Both classes expose the same API: status(), attributes(), watch() (async iterator of live status), snapshot(), start_print(), pause(), resume(), stop(), set_print_speed(), set_fan_speed(), set_temperatures(), canvas_status(), set_auto_refill(). Write methods require enable_control=True at connect time and raise ControlDisabledError otherwise. Canvas methods raise PrinterError on CC1 (no Canvas support over SDCP).
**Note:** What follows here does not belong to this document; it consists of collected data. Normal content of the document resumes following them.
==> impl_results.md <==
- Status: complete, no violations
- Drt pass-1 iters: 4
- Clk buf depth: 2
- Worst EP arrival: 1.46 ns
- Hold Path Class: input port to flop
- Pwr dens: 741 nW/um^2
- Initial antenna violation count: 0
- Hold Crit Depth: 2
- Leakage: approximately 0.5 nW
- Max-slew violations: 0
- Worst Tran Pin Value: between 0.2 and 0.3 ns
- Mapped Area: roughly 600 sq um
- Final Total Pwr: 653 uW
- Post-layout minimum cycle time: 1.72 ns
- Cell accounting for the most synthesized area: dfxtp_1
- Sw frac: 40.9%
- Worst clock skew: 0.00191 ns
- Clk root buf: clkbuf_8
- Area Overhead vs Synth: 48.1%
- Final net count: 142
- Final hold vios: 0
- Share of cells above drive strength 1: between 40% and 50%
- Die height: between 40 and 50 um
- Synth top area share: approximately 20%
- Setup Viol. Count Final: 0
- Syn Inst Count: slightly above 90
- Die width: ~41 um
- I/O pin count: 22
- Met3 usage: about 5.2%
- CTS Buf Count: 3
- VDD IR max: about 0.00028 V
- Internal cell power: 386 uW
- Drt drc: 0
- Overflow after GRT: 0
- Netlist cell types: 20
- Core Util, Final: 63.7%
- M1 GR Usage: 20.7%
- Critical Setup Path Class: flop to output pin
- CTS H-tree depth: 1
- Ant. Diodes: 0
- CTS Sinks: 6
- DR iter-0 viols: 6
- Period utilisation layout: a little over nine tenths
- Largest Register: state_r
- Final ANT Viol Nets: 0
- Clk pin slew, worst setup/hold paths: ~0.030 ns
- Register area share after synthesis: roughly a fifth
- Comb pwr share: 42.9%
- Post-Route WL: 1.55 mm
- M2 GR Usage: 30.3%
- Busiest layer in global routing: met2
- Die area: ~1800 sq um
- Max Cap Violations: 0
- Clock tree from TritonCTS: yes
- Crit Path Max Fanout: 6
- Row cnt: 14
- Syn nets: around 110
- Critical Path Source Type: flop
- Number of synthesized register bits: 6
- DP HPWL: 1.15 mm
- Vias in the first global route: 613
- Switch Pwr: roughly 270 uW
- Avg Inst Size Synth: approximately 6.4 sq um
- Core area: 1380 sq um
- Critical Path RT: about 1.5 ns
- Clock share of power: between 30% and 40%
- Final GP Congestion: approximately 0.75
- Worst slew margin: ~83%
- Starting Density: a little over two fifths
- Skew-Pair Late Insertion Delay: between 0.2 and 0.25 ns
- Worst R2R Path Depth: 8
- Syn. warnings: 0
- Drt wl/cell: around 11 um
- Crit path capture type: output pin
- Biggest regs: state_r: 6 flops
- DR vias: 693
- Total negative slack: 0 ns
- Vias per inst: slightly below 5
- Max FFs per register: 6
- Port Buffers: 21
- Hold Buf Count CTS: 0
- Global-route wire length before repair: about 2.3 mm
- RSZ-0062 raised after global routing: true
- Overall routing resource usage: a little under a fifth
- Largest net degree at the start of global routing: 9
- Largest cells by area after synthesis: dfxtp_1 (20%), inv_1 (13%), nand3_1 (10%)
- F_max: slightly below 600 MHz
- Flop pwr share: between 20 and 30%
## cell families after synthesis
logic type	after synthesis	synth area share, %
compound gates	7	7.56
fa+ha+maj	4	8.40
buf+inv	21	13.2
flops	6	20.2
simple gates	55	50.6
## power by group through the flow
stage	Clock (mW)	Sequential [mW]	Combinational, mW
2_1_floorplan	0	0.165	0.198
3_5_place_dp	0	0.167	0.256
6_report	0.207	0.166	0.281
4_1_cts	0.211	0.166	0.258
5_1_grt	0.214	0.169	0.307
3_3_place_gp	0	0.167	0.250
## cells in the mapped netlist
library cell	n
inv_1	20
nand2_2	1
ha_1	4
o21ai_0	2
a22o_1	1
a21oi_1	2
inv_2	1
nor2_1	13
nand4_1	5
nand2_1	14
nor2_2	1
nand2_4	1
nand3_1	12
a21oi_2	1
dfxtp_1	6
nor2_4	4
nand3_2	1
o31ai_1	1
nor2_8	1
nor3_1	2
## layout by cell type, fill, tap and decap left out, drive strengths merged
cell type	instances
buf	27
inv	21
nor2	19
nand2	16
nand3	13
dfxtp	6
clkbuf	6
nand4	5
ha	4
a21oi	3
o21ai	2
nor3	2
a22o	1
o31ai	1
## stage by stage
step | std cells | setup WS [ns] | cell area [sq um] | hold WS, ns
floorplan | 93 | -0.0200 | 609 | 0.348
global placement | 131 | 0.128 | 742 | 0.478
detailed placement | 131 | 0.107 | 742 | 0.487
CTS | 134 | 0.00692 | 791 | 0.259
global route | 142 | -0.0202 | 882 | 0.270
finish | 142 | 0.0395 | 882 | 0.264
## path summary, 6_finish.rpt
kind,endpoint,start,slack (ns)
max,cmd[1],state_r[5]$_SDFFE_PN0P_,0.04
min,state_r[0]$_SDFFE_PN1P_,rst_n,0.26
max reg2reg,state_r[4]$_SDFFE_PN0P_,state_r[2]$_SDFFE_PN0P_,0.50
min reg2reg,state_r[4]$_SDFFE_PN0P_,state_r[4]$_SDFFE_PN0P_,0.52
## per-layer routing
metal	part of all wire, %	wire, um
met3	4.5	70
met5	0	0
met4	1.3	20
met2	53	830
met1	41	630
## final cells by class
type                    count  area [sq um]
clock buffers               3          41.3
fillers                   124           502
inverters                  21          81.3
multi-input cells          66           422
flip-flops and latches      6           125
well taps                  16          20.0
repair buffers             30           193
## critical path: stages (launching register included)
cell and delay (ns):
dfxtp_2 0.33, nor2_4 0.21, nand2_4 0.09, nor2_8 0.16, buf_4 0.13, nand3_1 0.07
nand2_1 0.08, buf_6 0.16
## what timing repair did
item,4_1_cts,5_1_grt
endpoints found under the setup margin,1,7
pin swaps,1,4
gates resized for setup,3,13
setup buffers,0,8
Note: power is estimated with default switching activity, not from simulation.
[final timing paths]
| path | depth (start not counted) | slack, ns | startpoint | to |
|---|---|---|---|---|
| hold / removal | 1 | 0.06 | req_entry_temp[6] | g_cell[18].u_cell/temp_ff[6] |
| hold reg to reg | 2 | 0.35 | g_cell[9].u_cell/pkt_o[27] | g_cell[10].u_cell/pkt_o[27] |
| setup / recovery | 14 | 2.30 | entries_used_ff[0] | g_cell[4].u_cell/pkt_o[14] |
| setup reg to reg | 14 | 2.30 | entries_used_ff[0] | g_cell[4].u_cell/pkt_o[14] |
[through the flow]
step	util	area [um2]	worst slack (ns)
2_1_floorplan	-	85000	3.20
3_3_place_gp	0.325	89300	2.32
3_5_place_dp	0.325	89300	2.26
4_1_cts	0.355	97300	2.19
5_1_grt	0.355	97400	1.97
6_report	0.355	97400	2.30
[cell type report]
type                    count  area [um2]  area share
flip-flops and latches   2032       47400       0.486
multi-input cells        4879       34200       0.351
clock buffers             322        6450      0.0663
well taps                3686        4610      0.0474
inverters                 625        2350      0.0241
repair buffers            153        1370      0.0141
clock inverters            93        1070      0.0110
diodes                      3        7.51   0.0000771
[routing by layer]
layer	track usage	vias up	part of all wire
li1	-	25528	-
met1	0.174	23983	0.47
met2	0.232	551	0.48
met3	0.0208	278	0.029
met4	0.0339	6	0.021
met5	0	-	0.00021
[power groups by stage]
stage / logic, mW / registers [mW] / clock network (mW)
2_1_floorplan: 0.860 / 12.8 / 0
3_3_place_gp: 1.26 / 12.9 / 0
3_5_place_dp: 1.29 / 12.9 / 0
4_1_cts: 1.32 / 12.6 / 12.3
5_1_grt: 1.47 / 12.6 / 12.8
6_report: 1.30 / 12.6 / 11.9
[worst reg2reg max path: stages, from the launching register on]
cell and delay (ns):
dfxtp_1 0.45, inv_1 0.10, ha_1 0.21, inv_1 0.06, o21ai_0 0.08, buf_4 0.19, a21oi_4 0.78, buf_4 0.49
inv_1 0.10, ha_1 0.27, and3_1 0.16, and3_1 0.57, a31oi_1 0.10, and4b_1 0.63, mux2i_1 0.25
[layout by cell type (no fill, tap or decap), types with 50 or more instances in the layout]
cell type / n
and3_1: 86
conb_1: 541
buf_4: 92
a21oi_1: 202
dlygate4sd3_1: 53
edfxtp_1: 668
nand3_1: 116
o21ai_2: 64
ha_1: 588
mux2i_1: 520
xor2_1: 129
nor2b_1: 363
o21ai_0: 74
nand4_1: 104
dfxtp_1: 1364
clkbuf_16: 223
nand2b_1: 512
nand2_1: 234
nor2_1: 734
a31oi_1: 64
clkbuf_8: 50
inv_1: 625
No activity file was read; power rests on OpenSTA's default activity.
CC2-only telemetry rides along in Status.raw["_cc2"]: the live head speed (gcode_move_speed — the commanded speed of the current move in mm/min; divide by 60 for the mm/s figure the printer's screen shows), speed_mode, filament runout sensor state, firmware-computed remaining_time_sec, machine_status/sub_status raw codes, and external_device (camera / U-disk presence).

HTTP server + web UI

# Read-only, loopback only
centauri server --host 192.168.1.209

# Read + write + RTSP, on the LAN (put an authenticating proxy in front)
centauri server --host 192.168.1.209 --bind 0.0.0.0 --port 8787 \
                --enable-control --rtsp

# CC2
centauri server --host 192.168.1.189 --access-code Ab3dEf \
                --bind 0.0.0.0 --port 8787 --enable-control

The server holds a single long-lived connection to the printer (WebSocket for CC1, MQTT for CC2) with automatic reconnect and exponential backoff — it will never exhaust CC1's 5-connection limit.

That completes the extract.